* Task requirements: From the listing that follows, extract every line and set it down unaltered.

* Extracted data:
────────

## config.mk

```make
export PLATFORM = sky130hd
export DESIGN_NAME = program_counter
export DESIGN_NICKNAME = d
export VERILOG_FILES = /design/src/rtl/cpu_pkg.sv /design/src/rtl/pc_next_mux.sv /design/src/rtl/program_counter.sv
export SDC_FILE = /design/constraint.sdc
export NUM_CORES = 1
export LEC_CHECK = 0
export BUFFER_PORTS_ARGS = -buffer_cell sky130_fd_sc_hd__buf_2
export CAP_MARGIN = 20
export CORE_MARGIN = 2
export CORE_UTILIZATION = 45
export DETAILED_ROUTE_END_ITERATION = 12
export HOLD_SLACK_MARGIN = 0.05
export PLACE_DENSITY_LB_ADDON = 0.08
export SETUP_SLACK_MARGIN = 0.2
export SYNTH_ARGS = -nofsm -noshare
export SYNTH_HDL_FRONTEND = slang
export SYNTH_SLANG_ARGS = --single-unit
```

## constraint.sdc

```tcl
create_clock -name clk -period 1.65 [get_ports clk]
set_input_delay 0.0825 -clock clk [delete_from_list [all_inputs] [get_ports clk]]
set_output_delay 0.0825 -clock clk [all_outputs]
set_load 0.02 [all_outputs]
```

## src/rtl/cpu_pkg.sv

```systemverilog
// ---------------------------------------------------------------------------
// cpu_pkg
// Shared processor-wide definitions for the front end.
//   XLEN         - architectural address/data width in bits
//   RESET_VECTOR - address the core fetches from after reset
//   addr_t       - XLEN-bit address type
// ---------------------------------------------------------------------------
package cpu_pkg;

    localparam int XLEN = 32;

    typedef logic [XLEN-1:0] addr_t;

    localparam addr_t RESET_VECTOR = 32'h0000_0000;

endpackage : cpu_pkg

```

## src/rtl/pc_next_mux.sv

```systemverilog
// ---------------------------------------------------------------------------
// pc_next_mux
// Combinational 2:1 selector between the sequential fetch address and a
// branch/jump target. It does not handle stalls; holding the PC belongs to
// the register stage.
// Ports:
//   branch           in  1      1 selects pc_branch_target
//   pc_branch_target in  WIDTH  resolved branch/jump target
//   pc_4             in  WIDTH  sequential address from the fetch adder
//   next_pc          out WIDTH  selected next program counter
// ---------------------------------------------------------------------------
module pc_next_mux
    import cpu_pkg::*;
#(
    parameter int WIDTH = XLEN
) (
    input  logic             branch,
    input  logic [WIDTH-1:0] pc_branch_target,
    input  logic [WIDTH-1:0] pc_4,
    output logic [WIDTH-1:0] next_pc
);

    always_comb begin
        next_pc = pc_4;
        if (branch) begin
            next_pc = pc_branch_target;
        end
    end

endmodule : pc_next_mux

```

## src/rtl/program_counter.sv

```systemverilog
// ---------------------------------------------------------------------------
// program_counter
// Holds the address of the instruction being fetched. On each rising edge it
// loads either the sequential address or the branch target, unless a stall
// is requested, in which case it holds. Values pass through untouched: no
// increment, masking or wrap happens here.
// Ports:
//   clk              in  1      system clock, rising edge active
//   rst              in  1      asynchronous, active-low reset
//   stall            in  1      1 holds the current pc
//   branch           in  1      1 selects pc_branch_target as next pc
//   pc_branch_target in  WIDTH  branch/jump target
//   pc_4             in  WIDTH  sequential next address, used verbatim
//   pc               out WIDTH  current program counter (register output)
//   pc_misaligned    out 1      1 when pc[1:0] is not zero
// ---------------------------------------------------------------------------
module program_counter
    import cpu_pkg::*;
#(
    parameter int               WIDTH    = XLEN,
    parameter logic [WIDTH-1:0] RESET_PC = WIDTH'(RESET_VECTOR)
) (
    input  logic             clk,
    input  logic             rst,
    input  logic             stall,
    input  logic             branch,
    input  logic [WIDTH-1:0] pc_branch_target,
    input  logic [WIDTH-1:0] pc_4,
    output logic [WIDTH-1:0] pc,
    output logic             pc_misaligned
);

    logic [WIDTH-1:0] next_pc;
    logic [WIDTH-1:0] pc_d;
    logic [WIDTH-1:0] pc_q;

    pc_next_mux #(
        .WIDTH(WIDTH)
    ) u_pc_next_mux (
        .branch          (branch),
        .pc_branch_target(pc_branch_target),
        .pc_4            (pc_4),
        .next_pc         (next_pc)
    );

    // A stall overrides a pending branch; the branch is not remembered, so
    // upstream must keep it asserted until the stall clears.
    always_comb begin
        pc_d = next_pc;
        if (stall) begin
            pc_d = pc_q;
        end
    end

    always_ff @(posedge clk or negedge rst) begin
        if (!rst) begin
            pc_q <= RESET_PC;
        end else begin
            pc_q <= pc_d;
        end
    end

    assign pc = pc_q;

    // Reported to exception logic only; it never gates the update.
    assign pc_misaligned = (pc_q[1:0] != 2'b00);

    // While reset is held the register must sit at the reset address.
    a_reset_value : assert property (@(posedge clk) !rst |-> (pc_q == RESET_PC));

    // A stalled cycle leaves the pc unchanged.
    a_hold_under_stall : assert property (
        @(posedge clk) disable iff (!rst) stall |=> (pc_q == $past(pc_q)));

    // An unstalled cycle makes the selected address visible after one edge.
    a_one_cycle_latency : assert property (
        @(posedge clk) disable iff (!rst) !stall |=> (pc_q == $past(next_pc)));

endmodule : program_counter

```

────────

* Reply to the exercise:
## config.mk

```make
export PLATFORM = sky130hd
export DESIGN_NAME = program_counter
export DESIGN_NICKNAME = d
export VERILOG_FILES = /design/src/rtl/cpu_pkg.sv /design/src/rtl/pc_next_mux.sv /design/src/rtl/program_counter.sv
export SDC_FILE = /design/constraint.sdc
export NUM_CORES = 1
export LEC_CHECK = 0
export BUFFER_PORTS_ARGS = -buffer_cell sky130_fd_sc_hd__buf_2
export CAP_MARGIN = 20
export CORE_MARGIN = 2
export CORE_UTILIZATION = 45
export DETAILED_ROUTE_END_ITERATION = 12
export HOLD_SLACK_MARGIN = 0.05
export PLACE_DENSITY_LB_ADDON = 0.08
export SETUP_SLACK_MARGIN = 0.2
export SYNTH_ARGS = -nofsm -noshare
export SYNTH_HDL_FRONTEND = slang
export SYNTH_SLANG_ARGS = --single-unit
```

## constraint.sdc

```tcl
create_clock -name clk -period 1.65 [get_ports clk]
set_input_delay 0.0825 -clock clk [delete_from_list [all_inputs] [get_ports clk]]
set_output_delay 0.0825 -clock clk [all_outputs]
set_load 0.02 [all_outputs]
```

## src/rtl/cpu_pkg.sv

```systemverilog
// ---------------------------------------------------------------------------
// cpu_pkg
// Shared processor-wide definitions for the front end.
//   XLEN         - architectural address/data width in bits
//   RESET_VECTOR - address the core fetches from after reset
//   addr_t       - XLEN-bit address type
// ---------------------------------------------------------------------------
package cpu_pkg;

    localparam int XLEN = 32;

    typedef logic [XLEN-1:0] addr_t;

    localparam addr_t RESET_VECTOR = 32'h0000_0000;

endpackage : cpu_pkg

```

## src/rtl/pc_next_mux.sv

```systemverilog
// ---------------------------------------------------------------------------
// pc_next_mux
// Combinational 2:1 selector between the sequential fetch address and a
// branch/jump target. It does not handle stalls; holding the PC belongs to
// the register stage.
// Ports:
//   branch           in  1      1 selects pc_branch_target
//   pc_branch_target in  WIDTH  resolved branch/jump target
//   pc_4             in  WIDTH  sequential address from the fetch adder
//   next_pc          out WIDTH  selected next program counter
// ---------------------------------------------------------------------------
module pc_next_mux
    import cpu_pkg::*;
#(
    parameter int WIDTH = XLEN
) (
    input  logic             branch,
    input  logic [WIDTH-1:0] pc_branch_target,
    input  logic [WIDTH-1:0] pc_4,
    output logic [WIDTH-1:0] next_pc
);

    always_comb begin
        next_pc = pc_4;
        if (branch) begin
            next_pc = pc_branch_target;
        end
    end

endmodule : pc_next_mux

```

## src/rtl/program_counter.sv

```systemverilog
// ---------------------------------------------------------------------------
// program_counter
// Holds the address of the instruction being fetched. On each rising edge it
// loads either the sequential address or the branch target, unless a stall
// is requested, in which case it holds. Values pass through untouched: no
// increment, masking or wrap happens here.
// Ports:
//   clk              in  1      system clock, rising edge active
//   rst              in  1      asynchronous, active-low reset
//   stall            in  1      1 holds the current pc
//   branch           in  1      1 selects pc_branch_target as next pc
//   pc_branch_target in  WIDTH  branch/jump target
//   pc_4             in  WIDTH  sequential next address, used verbatim
//   pc               out WIDTH  current program counter (register output)
//   pc_misaligned    out 1      1 when pc[1:0] is not zero
// ---------------------------------------------------------------------------
module program_counter
    import cpu_pkg::*;
#(
    parameter int               WIDTH    = XLEN,
    parameter logic [WIDTH-1:0] RESET_PC = WIDTH'(RESET_VECTOR)
) (
    input  logic             clk,
    input  logic             rst,
    input  logic             stall,
    input  logic             branch,
    input  logic [WIDTH-1:0] pc_branch_target,
    input  logic [WIDTH-1:0] pc_4,
    output logic [WIDTH-1:0] pc,
    output logic             pc_misaligned
);

    logic [WIDTH-1:0] next_pc;
    logic [WIDTH-1:0] pc_d;
    logic [WIDTH-1:0] pc_q;

    pc_next_mux #(
        .WIDTH(WIDTH)
    ) u_pc_next_mux (
        .branch          (branch),
        .pc_branch_target(pc_branch_target),
        .pc_4            (pc_4),
        .next_pc         (next_pc)
    );

    // A stall overrides a pending branch; the branch is not remembered, so
    // upstream must keep it asserted until the stall clears.
    always_comb begin
        pc_d = next_pc;
        if (stall) begin
            pc_d = pc_q;
        end
    end

    always_ff @(posedge clk or negedge rst) begin
        if (!rst) begin
            pc_q <= RESET_PC;
        end else begin
            pc_q <= pc_d;
        end
    end

    assign pc = pc_q;

    // Reported to exception logic only; it never gates the update.
    assign pc_misaligned = (pc_q[1:0] != 2'b00);

    // While reset is held the register must sit at the reset address.
    a_reset_value : assert property (@(posedge clk) !rst |-> (pc_q == RESET_PC));

    // A stalled cycle leaves the pc unchanged.
    a_hold_under_stall : assert property (
        @(posedge clk) disable iff (!rst) stall |=> (pc_q == $past(pc_q)));

    // An unstalled cycle makes the selected address visible after one edge.
    a_one_cycle_latency : assert property (
        @(posedge clk) disable iff (!rst) !stall |=> (pc_q == $past(next_pc)));

endmodule : program_counter

```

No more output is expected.